» YOUR OBJECTIVE
Each line in the records below, from the one that contains "check | slack" to the one that contains "37 | 0.0642 |", should be reproduced exactly, the first and last included.

» EXERCISE MATERIALS
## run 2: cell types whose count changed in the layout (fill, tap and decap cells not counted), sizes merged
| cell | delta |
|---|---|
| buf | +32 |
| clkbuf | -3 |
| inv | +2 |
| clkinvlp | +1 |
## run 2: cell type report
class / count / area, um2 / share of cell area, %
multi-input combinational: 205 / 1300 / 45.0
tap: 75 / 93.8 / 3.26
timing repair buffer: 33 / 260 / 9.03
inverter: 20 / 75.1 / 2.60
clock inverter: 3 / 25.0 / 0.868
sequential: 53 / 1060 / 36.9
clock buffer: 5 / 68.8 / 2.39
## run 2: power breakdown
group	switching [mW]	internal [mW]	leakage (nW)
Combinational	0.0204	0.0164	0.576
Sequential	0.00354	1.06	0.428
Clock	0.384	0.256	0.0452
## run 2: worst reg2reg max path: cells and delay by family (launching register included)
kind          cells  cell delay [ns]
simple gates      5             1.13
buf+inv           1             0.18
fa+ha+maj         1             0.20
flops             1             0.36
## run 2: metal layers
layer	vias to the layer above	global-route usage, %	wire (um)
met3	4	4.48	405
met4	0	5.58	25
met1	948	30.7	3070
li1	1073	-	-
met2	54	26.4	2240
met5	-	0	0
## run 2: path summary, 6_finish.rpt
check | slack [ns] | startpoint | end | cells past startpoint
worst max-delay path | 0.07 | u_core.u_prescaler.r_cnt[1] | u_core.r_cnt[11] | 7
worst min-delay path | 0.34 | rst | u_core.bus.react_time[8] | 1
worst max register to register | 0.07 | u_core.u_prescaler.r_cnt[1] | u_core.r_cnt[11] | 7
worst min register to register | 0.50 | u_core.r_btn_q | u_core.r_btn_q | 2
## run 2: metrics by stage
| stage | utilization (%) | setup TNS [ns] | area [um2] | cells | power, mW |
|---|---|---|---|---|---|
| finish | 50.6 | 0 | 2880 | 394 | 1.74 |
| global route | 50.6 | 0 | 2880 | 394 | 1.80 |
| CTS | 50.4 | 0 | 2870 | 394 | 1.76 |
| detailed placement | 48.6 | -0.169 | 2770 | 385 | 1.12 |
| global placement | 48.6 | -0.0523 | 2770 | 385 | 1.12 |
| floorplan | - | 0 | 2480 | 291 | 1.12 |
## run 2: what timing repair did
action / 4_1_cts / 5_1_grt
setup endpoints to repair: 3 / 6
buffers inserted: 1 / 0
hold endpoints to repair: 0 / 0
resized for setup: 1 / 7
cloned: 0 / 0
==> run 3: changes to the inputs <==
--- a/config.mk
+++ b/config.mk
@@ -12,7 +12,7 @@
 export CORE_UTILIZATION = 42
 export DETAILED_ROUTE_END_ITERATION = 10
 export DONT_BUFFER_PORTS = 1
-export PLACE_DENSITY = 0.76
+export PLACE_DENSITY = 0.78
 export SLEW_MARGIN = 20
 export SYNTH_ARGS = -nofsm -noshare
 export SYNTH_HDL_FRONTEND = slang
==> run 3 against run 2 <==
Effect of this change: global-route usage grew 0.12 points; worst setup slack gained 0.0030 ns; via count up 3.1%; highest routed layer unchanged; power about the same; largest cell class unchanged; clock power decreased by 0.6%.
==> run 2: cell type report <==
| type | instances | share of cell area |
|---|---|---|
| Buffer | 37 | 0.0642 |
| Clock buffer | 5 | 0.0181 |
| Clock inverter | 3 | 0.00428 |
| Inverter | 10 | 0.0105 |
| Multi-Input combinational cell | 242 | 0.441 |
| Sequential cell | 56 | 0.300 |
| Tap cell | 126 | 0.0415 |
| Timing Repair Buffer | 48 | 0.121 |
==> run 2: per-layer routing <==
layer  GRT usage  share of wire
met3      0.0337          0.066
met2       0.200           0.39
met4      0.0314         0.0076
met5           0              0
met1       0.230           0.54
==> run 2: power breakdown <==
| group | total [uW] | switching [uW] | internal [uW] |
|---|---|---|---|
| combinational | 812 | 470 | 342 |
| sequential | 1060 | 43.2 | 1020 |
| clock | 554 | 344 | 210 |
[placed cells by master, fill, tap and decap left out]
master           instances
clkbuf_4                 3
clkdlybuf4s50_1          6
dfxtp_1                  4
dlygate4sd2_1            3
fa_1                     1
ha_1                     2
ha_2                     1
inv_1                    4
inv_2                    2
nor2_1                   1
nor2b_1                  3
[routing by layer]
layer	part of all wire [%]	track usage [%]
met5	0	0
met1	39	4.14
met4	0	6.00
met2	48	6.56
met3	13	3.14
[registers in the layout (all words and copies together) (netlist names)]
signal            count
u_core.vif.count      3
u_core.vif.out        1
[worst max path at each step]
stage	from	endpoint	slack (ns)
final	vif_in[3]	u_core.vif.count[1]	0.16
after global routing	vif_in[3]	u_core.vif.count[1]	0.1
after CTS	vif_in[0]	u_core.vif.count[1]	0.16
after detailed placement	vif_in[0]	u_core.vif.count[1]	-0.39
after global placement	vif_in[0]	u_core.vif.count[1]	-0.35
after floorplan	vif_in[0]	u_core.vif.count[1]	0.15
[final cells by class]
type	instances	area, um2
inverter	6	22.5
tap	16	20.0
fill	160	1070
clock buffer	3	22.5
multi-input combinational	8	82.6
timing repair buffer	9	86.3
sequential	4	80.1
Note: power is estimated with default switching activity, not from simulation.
$ cat src/rtl/keypad_pkg.sv
// Shared types, sizes and small combinational helpers for the 4x4 keypad scanner.
package keypad_pkg;

    localparam int KP_ROWS  = 4;
    localparam int KP_COLS  = 4;
    localparam int KP_IDX_W = 2;

    typedef enum logic [1:0] {
        SCAN     = 2'd0,
        DEBOUNCE = 2'd1,
        HELD     = 2'd2
    } kp_state_t;

    // Active-low column drive: exactly one line low for the selected column.
    function automatic logic [KP_COLS-1:0] col_drive(input logic [KP_IDX_W-1:0] idx);
        return ~(4'b0001 << idx);
    endfunction

    // Lowest-index low row line wins when several rows are pulled down.
    function automatic logic [KP_IDX_W-1:0] row_prio(input logic [KP_ROWS-1:0] rs);
        logic [KP_IDX_W-1:0] idx;
        casez (rs)
            4'b???0: idx = 2'd0;
            4'b??01: idx = 2'd1;
            4'b?011: idx = 2'd2;
            default: idx = 2'd3;
        endcase
        return idx;
    endfunction

endpackage
File: src/rtl/mario_pkg.sv
// Shared screen geometry, motion-state encoding and sprite ids for the Mario motion stage.
package mario_pkg;

   localparam int SCREEN_W = 1280;
   localparam int SCREEN_H = 896;
   localparam int SPRITE_W = 64;
   localparam int SPRITE_H = 128;

   typedef enum logic [1:0] {
      ST_GROUND = 2'd0,
      ST_RISE   = 2'd1,
      ST_FALL   = 2'd2
   } motion_state_e;

   localparam logic [5:0] ID_STAND_R  = 6'd1;
   localparam logic [5:0] ID_WALK_R_0 = 6'd2;
   localparam logic [5:0] ID_JUMP_R   = 6'd5;
   localparam logic [5:0] ID_STAND_L  = 6'd6;
   localparam logic [5:0] ID_WALK_L_0 = 6'd7;
   localparam logic [5:0] ID_JUMP_L   = 6'd10;

   function automatic logic [5:0] sprite_id(
      input motion_state_e st,
      input logic          face_l,
      input logic          walk,
      input logic [1:0]    anim
   );
      logic [5:0] id;
      if (st != ST_GROUND) begin
         id = face_l ? ID_JUMP_L : ID_JUMP_R;
      end else if (walk) begin
         id = (face_l ? ID_WALK_L_0 : ID_WALK_R_0) + {4'd0, anim};
      end else begin
         id = face_l ? ID_STAND_L : ID_STAND_R;
      end
      return id;
   endfunction

endpackage

File: src/rtl/mario_motion_btn_sync.sv
// Two-flop button synchroniser with a rising-edge detect whose history only advances on frame ticks.
module btn_sync (
   input  logic clk,
   input  logic rst,
   input  logic tick_i,
   input  logic btn_i,
   output logic lvl_o,
   output logic rise_o
);

   logic meta_q;
   logic sync_q;
   logic prev_q;

   always_ff @(posedge clk or negedge rst) begin
      if (!rst) begin
         meta_q <= 1'b0;
         sync_q <= 1'b0;
         prev_q <= 1'b0;
      end else begin
         meta_q <= btn_i;
         sync_q <= meta_q;
         if (tick_i) begin
            prev_q <= sync_q;
         end
      end
   end

   assign lvl_o  = sync_q;
   assign rise_o = sync_q & ~prev_q;

endmodule

File: src/rtl/mario_motion.sv
// Per-frame Mario position / sprite-id update with walk, jump and gravity.
// Build option MARIO_VARJUMP_EN: releasing jump while rising caps the upward speed for short hops.
module mario_motion
   import mario_pkg::*;
#(
   parameter int X_MIN      = 0,
   parameter int X_MAX      = SCREEN_W - SPRITE_W,
   parameter int X_INIT     = 64,
   parameter int GROUND_Y   = SCREEN_H - SPRITE_H,
   parameter int WALK_SPEED = 4,
   parameter int JUMP_V0    = 20,
   parameter int GRAVITY    = 1,
   parameter int VY_MAX     = 16,
   parameter int ANIM_DIV   = 6
) (
   input  logic        clk,
   input  logic        rst,
   input  logic        frame_tick,
   input  logic        btn_left,
   input  logic        btn_right,
   input  logic        btn_jump,
   output logic [10:0] mario_x,
   output logic [9:0]  mario_y,
   output logic [5:0]  mario_id
);

   // state   | meaning
   // GROUND  | standing or walking at GROUND_Y, jump edge launches
   // RISE    | moving up, speed decays by GRAVITY each frame
   // FALL    | moving down, speed grows to VY_MAX, lands at GROUND_Y

   localparam logic [5:0] VARJUMP_CAP = 6'd4;

   logic left_lvl, right_lvl, jump_lvl, jump_rise;
   logic unused_rise_left, unused_rise_right;

   btn_sync u_sync_left (
      .clk    (clk),
      .rst    (rst),
      .tick_i (frame_tick),
      .btn_i  (btn_left),
      .lvl_o  (left_lvl),
      .rise_o (unused_rise_left)
   );

   btn_sync u_sync_right (
      .clk    (clk),
      .rst    (rst),
      .tick_i (frame_tick),
      .btn_i  (btn_right),
      .lvl_o  (right_lvl),
      .rise_o (unused_rise_right)
   );

   btn_sync u_sync_jump (
      .clk    (clk),
      .rst    (rst),
      .tick_i (frame_tick),
      .btn_i  (btn_jump),
      .lvl_o  (jump_lvl),
      .rise_o (jump_rise)
   );

`ifndef MARIO_VARJUMP_EN
   logic unused_jump_lvl;
   assign unused_jump_lvl = jump_lvl;
`endif

   motion_state_e state_q, state_d;
   logic [10:0]   x_q, x_d;
   logic [9:0]    y_q, y_d;
   logic [5:0]    vy_q, vy_d;
   logic          face_l_q, face_l_d;
   logic [1:0]    anim_q, anim_d;
   logic [2:0]    div_q, div_d;
   logic [5:0]    id_q, id_d;

   logic          move_l, move_r, walking;
   logic [5:0]    vy_eff, vy_fall;
   logic [6:0]    vy_sum;
   logic [10:0]   y_ext, y_rise, y_fall;

   always_comb begin
      state_d  = state_q;
      x_d      = x_q;
      y_d      = y_q;
      vy_d     = vy_q;
      face_l_d = face_l_q;
      anim_d   = anim_q;
      div_d    = div_q;
      id_d     = id_q;
      move_l   = left_lvl & ~right_lvl;
      move_r   = right_lvl & ~left_lvl;
      walking  = 1'b0;
      vy_eff   = vy_q;
      vy_sum   = {1'b0, vy_q} + 7'(GRAVITY);
      vy_fall  = (vy_sum > 7'(VY_MAX)) ? 6'(VY_MAX) : vy_sum[5:0];
      y_ext    = {1'b0, y_q};
      y_rise   = '0;
      y_fall   = y_ext + {5'd0, vy_fall};

      if (frame_tick) begin
         if (move_l) begin
            x_d      = (x_q < 11'(X_MIN + WALK_SPEED)) ? 11'(X_MIN) : x_q - 11'(WALK_SPEED);
            face_l_d = 1'b1;
         end else if (move_r) begin
            x_d      = (x_q > 11'(X_MAX - WALK_SPEED)) ? 11'(X_MAX) : x_q + 11'(WALK_SPEED);
            face_l_d = 1'b0;
         end

         case (state_q)
            ST_GROUND: begin
               if (jump_rise) begin
                  vy_d    = 6'(JUMP_V0);
                  state_d = ST_RISE;
               end
            end
            ST_RISE: begin
`ifdef MARIO_VARJUMP_EN
               if (!jump_lvl && (vy_q > VARJUMP_CAP)) begin
                  vy_eff = VARJUMP_CAP;
               end
`endif
               y_rise = y_ext - {5'd0, vy_eff};
               // the 11-bit difference exposes a climb past the top edge before it wraps
               if (y_ext < {5'd0, vy_eff}) begin
                  y_d     = '0;
                  vy_d    = '0;
                  state_d = ST_FALL;
               end else begin
                  y_d = y_rise[9:0];
                  if (vy_eff <= 6'(GRAVITY)) begin
                     vy_d    = '0;
                     state_d = ST_FALL;
                  end else begin
                     vy_d = vy_eff - 6'(GRAVITY);
                  end
               end
            end
            ST_FALL: begin
               if (y_fall >= 11'(GROUND_Y)) begin
                  y_d     = 10'(GROUND_Y);
                  vy_d    = '0;
                  state_d = ST_GROUND;
               end else begin
                  y_d  = y_fall[9:0];
                  vy_d = vy_fall;
               end
            end
            default: begin
               y_d     = 10'(GROUND_Y);
               vy_d    = '0;
               state_d = ST_GROUND;
            end
         endcase

         walking = (state_d == ST_GROUND) && (move_l || move_r);
         if (walking) begin
            if (div_q == 3'd0) begin
               div_d  = 3'(ANIM_DIV - 1);
               anim_d = (anim_q == 2'd2) ? 2'd0 : anim_q + 2'd1;
            end else begin
               div_d = div_q - 3'd1;
            end
         end else begin
            div_d  = 3'(ANIM_DIV - 1);
            anim_d = 2'd0;
         end

         id_d = sprite_id(state_d, face_l_d, walking, anim_d);
      end
   end

   always_ff @(posedge clk or negedge rst) begin
      if (!rst) begin
         state_q  <= ST_GROUND;
         x_q      <= 11'(X_INIT);
         y_q      <= 10'(GROUND_Y);
         vy_q     <= '0;
         face_l_q <= 1'b0;
         anim_q   <= 2'd0;
         div_q    <= 3'(ANIM_DIV - 1);
         id_q     <= ID_STAND_R;
      end else begin
         state_q  <= state_d;
         x_q      <= x_d;
         y_q      <= y_d;
         vy_q     <= vy_d;
         face_l_q <= face_l_d;
         anim_q   <= anim_d;
         div_q    <= div_d;
         id_q     <= id_d;
      end
   end

   assign mario_x  = x_q;
   assign mario_y  = y_q;
   assign mario_id = id_q;

endmodule

File: config.mk
export PLATFORM = sky130hd
export DESIGN_NAME = mario_motion
export DESIGN_NICKNAME = d
export VERILOG_FILES = /design/src/rtl/mario_pkg.sv /design/src/rtl/mario_motion_btn_sync.sv /design/src/rtl/mario_motion.sv
export SDC_FILE = /design/constraint.sdc
export NUM_CORES = 1
export LEC_CHECK = 0
export ABC_AREA = 1
export CORE_ASPECT_RATIO = 1.5
export CORE_MARGIN = 1
export CORE_UTILIZATION = 40
export CTS_CLUSTER_SIZE = 8
export DETAILED_ROUTE_END_ITERATION = 16
export PLACE_DENSITY = 0.66
export SLEW_MARGIN = 15
export SYNTH_ARGS = -nofsm -noshare
export SYNTH_HDL_FRONTEND = slang
export SYNTH_HIERARCHICAL = 1
export SYNTH_SLANG_ARGS = --single-unit
File: constraint.sdc
create_clock -name clk -period 3.95 [get_ports clk]
set_input_delay 1.185 -clock clk [delete_from_list [all_inputs] [get_ports clk]]
set_output_delay 1.185 -clock clk [all_outputs]
set_load 0.01 [all_outputs]
---- Word-level counts from Yosys, hierarchy flattened ----
Cells that the tools add are included.
cells by class
  $lt $le $gt $ge ......................... 6
  equality and inequality tests ........... 4
  muxes and demuxes ....................... 33
  reductions and logical operators ........ 10
  bitwise logic cells ..................... 7
  $add $sub $neg .......................... 9
operator list
  cell                                                          number
  2-to-1 mux 11 bit                                             4
  2-to-1 mux 6 bit                                              5
  one-hot mux 10 bit (3 select lines)                           1
  2-to-1 mux 10 bit                                             2
  2-to-1 mux 2 bit                                              9
  one-hot mux 6 bit (3 select lines)                            1
  2-to-1 mux 3 bit                                              4
  2-to-1 mux 4 bit                                              3
  adder 10 x 6 -> 11 bit                                        1
  adder 11 x 3 -> 11 bit (second input constant)                1
  >= comparator 11 x 10 -> 1 bit (second input constant)        1
  > comparator 11 bit (second input constant)                   1
  less-than comparator 11 x 3 -> 1 bit (second input constant)  1
  subtractor 11 x 3 -> 11 bit (second input constant)           1
  less-than comparator 10 x 6 -> 1 bit                          1
  subtractor 10 x 6 -> 10 bit                                   1
  adder 6 x 1 -> 7 bit (second input constant)                  1
  > comparator 7 x 5 -> 1 bit (second input constant)           1
  <= comparator 6 x 1 -> 1 bit (second input constant)          1
  one-hot mux 2 bit (3 select lines)                            1
  AND reduction 2 bit                                           3
  subtractor 6 x 1 -> 6 bit (second input constant)             1
  adder 3 x 2 -> 4 bit                                          1
  == test 2 bit (second input constant)                         2
  other kinds (12)                                              21
word-level totals
  word-level logic and storage cells ...... 84
  output and inout bits ................... 27
  bits in registers ....................... 48
  input port bits ......................... 6

---- Longest topological paths before layout ----
  depth after elaboration ................. 15
  mapped depth ............................ 33

---- Hierarchy ----
The synthesis kept the hierarchy.
modules (own cells, without submodules)
  module        area an instance (sq um)  times used  cells an instance  seq. area each (sq um)
  mario_motion  3284.4                    1           460                933.4
  btn_sync      100.1                     3           9                  75.1

---- Least setup slack after synthesis ----
Ideal clock, no wire load.
  kind .................................... register -> register
  start point ............................. reg vy_q[0], in the netlist vy_eff[0]
  end point ............................... reg id_q[2], in the netlist mario_id[2]
  path slack .............................. 0.250 ns
  clock period less this slack ............ 3.700 ns
  data arrival time ....................... 3.582 ns
  path buffers ............................ 0
  cell stages (with the launch flop) ...... 32
  cell sequence ........................... dfrtp_1 -> ha_1 -> nand2_1 -> inv_1 -> nand2_1 -> nand2_1 -> o21ai_1 -> o21ai_1 -> nor2_2 -> nand2_1 -> inv_1 -> ha_1 -> fa_1 -> nand3_1 -> nand3_2 -> nand2_2 -> nand3_1 -> nand2_1 -> nand3_1 -> nand3_1 -> nand2_1 -> nand2_4 -> nand2_4 -> nor3_1 -> ha_1 -> inv_1 -> ha_1 -> or2_2 -> nand3_1 -> nand2_1 -> nand3_1 -> nand2_1
on the way
  longest elaborated chain between the ends .. 15
ends and longest elaborated chain
  item                                    line                 source
  start, declared                         mario_motion.sv:72   logic [5:0] vy_q, vy_d;
  start signal, assigned                  mario_motion.sv:188  vy_q <= vy_d;
  adder 6 x 1 -> 7 bit                    mario_motion.sv:96   vy_sum = {1'b0, vy_q} + 7'(GRAVITY);
  > comparator 7 x 5 -> 1 bit             mario_motion.sv:97   vy_fall = (vy_sum > 7'(VY_MAX)) ? 6'(VY_MAX) : vy_sum[5:0];
  2-to-1 mux 6 bit                        mario_motion.sv:97
  adder 10 x 6 -> 11 bit                  mario_motion.sv:100  y_fall = y_ext + {5'd0, vy_fall};
  >= comparator 11 x 10 -> 1 bit          mario_motion.sv:141  if (y_fall >= 11'(GROUND_Y)) begin
  2-to-1 mux 2 bit                        mario_motion.sv:141
  one-hot mux 2 bit (3 select lines) (*)  mario_motion.sv:111  case (state_q)
  2-to-1 mux 2 bit (*)                    mario_motion.sv:102  if (frame_tick) begin
  logical NOT 2 bit                       mario_motion.sv:157  walking = (state_d == ST_GROUND) && (move_l || move_r);
  logical AND 1 bit                       mario_motion.sv:157
  2-to-1 mux 2 bit                        mario_motion.sv:158  if (walking) begin
  2-to-1 mux 2 bit                        mario_motion.sv:102
  adder 3 x 2 -> 4 bit                    mario_pkg.sv:32      id = (face_l ? ID_WALK_L_0 : ID_WALK_R_0) + {4'd0, anim};
  2-to-1 mux 4 bit                        mario_pkg.sv:31      end else if (walk) begin
  2-to-1 mux 4 bit (*)                    mario_pkg.sv:29      if (st != ST_GROUND) begin
  end signal, assigned                    mario_motion.sv:192  id_q <= id_d;
  end, declared                           mario_motion.sv:76   logic [5:0] id_q, id_d;
Mark *: on every way between the ends. The rest lies on a longest branch, timed or not. The select of a mux whose other input is x is not followed.
A chain may end at the register's enable or synchronous reset.

---- Worst setup path in the final report ----
  start point ............................. reg vy_q[1], in the netlist vy_eff[1]
  end point ............................... reg id_q[2], in the netlist mario_id[2]
The elaborated chain is that of the path after synthesis.

==> results.json <==
{
  "num_vias": 3284,
  "arrival_ps": 3970,
  "min_period_ps": 3790,
  "timing.critical_path.from_type": "register",
  "drt_iter0_drc": 139,
  "grt_pass1_wl_um": 13900,
  "cp_max_fo": 5,
  "grt_max_degree": 45,
  "drive_above_1_share": 0.151,
  "post-place-ws_ps": -127,
  "std_cell_rows": 41,
  "status": "finished, final reports clean",
  "cpMostUsedCell": "nand2_1",
  "vdd_drop_max_v": 0.000375,
  "critical-path-slowest-cell": "dfrtp_1",
  "fin_worst_skew_ps": 9.31,
  "grt_usage": 0.194,
  "ant_nets": 0,
  "drc": 0,
  "end_kind": "register",
  "final_cells": 625,
  "layout_common_cells": "nand2_1, inv_1, o21ai_0",
  "min_period_over_period": 0.958,
  "finish.utilization": 0.503,
  "routed_wl_um": 8510,
  "yosys_warnings": 6,
  "wl_per_cell_um": 13.6,
  "ctsLongestPathBuffers": 2,
  "fin_area_mm2": 0.00423,
  "critPathMaxStageDelay_ps": 400,
  "fmax_mhz": 264,
  "worst_ep_required_time_ps": 4140,
  "cts_hold_buffers": 0,
  "power_density_mw_per_mm2": 686,
  "nets": 551,
  "io_buffers": 28,
  "synthToLayoutAreaGrowth_pct": 21.3,
  "final.setup.worst_slack_ps": 165,
  "clk_pin_slew_ps": 70,
  "start_util": 0.414,
  "cts_htree_levels": 2,
  "tritoncts": "done",
  "io_pins": 33,
  "grt_pass1_vias": 3165,
  "maxSlewViolCount": 0,
  "overflow": 0,
  "place_congestion": 0.941,
  "synthCells": 473,
  "hold_viol": 0,
  "cts_buffers": 5,
  "die_h_um": 116,
  "core_mm2": 0.00841,
  "relSlewSlack": 0.324,
  "antenna_cells": 0,
  "drt_pass1_iterations": 4,
  "cts_sinks": 44,
  "path_class": "reg -> reg",
  "dp.cells": 607,
  "hp-class": "reg -> reg",
  "p_total_mw": 2.90,
  "p_leak_nw": 2.07,
  "tightest_slew_ps": 1010,
  "root_buffer": "clkbuf_16",
  "dpl.hpwl_um": 6260,
  "maxCapViolCount": 0,
  "netlist_area_mm2": 0.00348,
  "clk_latency_ps": 290,
  "grt_antenna_before_repair": 0,
  "layout_commonest_cell": "nand2_1",
  "routed_via_density": 5.25,
  "placed_area_mm2": 0.00389,
  "die_x_um": 78.2,
  "synth_area_per_cell_um2": 7.37,
  "design.die.area_mm2": 0.00910,
  "setup_violations": 0
}
layer usage:
metal / routed length [µm] / share of wire / global-route usage / vias to the layer above
met1: 3370 / 0.40 / 0.208 / 1561
li1: - / - / - / 1626
met4: 217 / 0.025 / 0.102 / 0
met3: 280 / 0.033 / 0.0258 / 20
met2: 4640 / 0.55 / 0.368 / 77
met5: 0 / 0 / 0 / -
path summary, 6_finish.rpt:
kind	to	start	slack [ps]	cells after the start
min in group asynchronous	u_sync_jump/lvl_o	rst	1060	1
worst min register to register	u_sync_jump/lvl_o	u_sync_jump/meta_q	340	0
max in group asynchronous	mario_y[1]	rst	2250	1
worst max-delay path	mario_id[2]	vy_eff[1]	160	32
worst min-delay path	u_sync_jump/lvl_o	u_sync_jump/meta_q	340	0
worst max register to register	mario_id[2]	vy_eff[1]	160	32
worst max-delay path, delay by kind of cell (launching register included):
kind	cells	cell delay, ps
AOI/OAI and AO/OA	2	190
buffers and inverters	3	160
and+or+nand+nor	23	2110
adders and majority gates	4	810
DFF	1	400
sequential cells by signal, summed over array words and instances, names as in the netlist, 2 cells and up:
signal / cells
mario_y: 10
mario_x: 9
vy_eff: 6
mario_id: 4
div_q: 3
anim_q: 2
state_q: 2
cell type report:
cell class | count | area (µm²)
flip-flops and latches | 44 | 1110
multi-input cells | 348 | 2150
clock buffers | 6 | 129
fillers | 824 | 4190
repair buffers | 44 | 395
well taps | 107 | 134
inverters | 74 | 278
clock inverters | 2 | 35.0
power by group:
group	leakage, nW	internal, mW	total [mW]	switching [mW]
clock	0.0808	0.298	0.479	0.181
sequential	0.549	0.593	0.757	0.164
combinational	1.44	0.710	1.67	0.955
total	2.07	1.60	2.90	1.30
repair_timing:
action / in CTS / in global routing
buffers inserted: 2 / 8
pin swaps: 2 / 11
cloned: 0 / 0
resized for setup: 4 / 18
endpoints found under the setup margin: 1 / 2
stage by stage:
step	setup TNS [ps]	hold WS, ps
6_report	0	338
5_1_grt	-138	349
4_1_cts	0	345
3_5_place_dp	-127	335
3_3_place_gp	0	333
2_1_floorplan	0	331
No activity file was read; power rests on OpenSTA's default activity.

» EXERCISE SOLUTION
check | slack [ns] | startpoint | end | cells past startpoint
worst max-delay path | 0.07 | u_core.u_prescaler.r_cnt[1] | u_core.r_cnt[11] | 7
worst min-delay path | 0.34 | rst | u_core.bus.react_time[8] | 1
worst max register to register | 0.07 | u_core.u_prescaler.r_cnt[1] | u_core.r_cnt[11] | 7
worst min register to register | 0.50 | u_core.r_btn_q | u_core.r_btn_q | 2
## run 2: metrics by stage
| stage | utilization (%) | setup TNS [ns] | area [um2] | cells | power, mW |
|---|---|---|---|---|---|
| finish | 50.6 | 0 | 2880 | 394 | 1.74 |
| global route | 50.6 | 0 | 2880 | 394 | 1.80 |
| CTS | 50.4 | 0 | 2870 | 394 | 1.76 |
| detailed placement | 48.6 | -0.169 | 2770 | 385 | 1.12 |
| global placement | 48.6 | -0.0523 | 2770 | 385 | 1.12 |
| floorplan | - | 0 | 2480 | 291 | 1.12 |
## run 2: what timing repair did
action / 4_1_cts / 5_1_grt
setup endpoints to repair: 3 / 6
buffers inserted: 1 / 0
hold endpoints to repair: 0 / 0
resized for setup: 1 / 7
cloned: 0 / 0
==> run 3: changes to the inputs <==
--- a/config.mk
+++ b/config.mk
@@ -12,7 +12,7 @@
 export CORE_UTILIZATION = 42
 export DETAILED_ROUTE_END_ITERATION = 10
 export DONT_BUFFER_PORTS = 1
-export PLACE_DENSITY = 0.76
+export PLACE_DENSITY = 0.78
 export SLEW_MARGIN = 20
 export SYNTH_ARGS = -nofsm -noshare
 export SYNTH_HDL_FRONTEND = slang
==> run 3 against run 2 <==
Effect of this change: global-route usage grew 0.12 points; worst setup slack gained 0.0030 ns; via count up 3.1%; highest routed layer unchanged; power about the same; largest cell class unchanged; clock power decreased by 0.6%.
==> run 2: cell type report <==
| type | instances | share of cell area |
|---|---|---|
| Buffer | 37 | 0.0642 |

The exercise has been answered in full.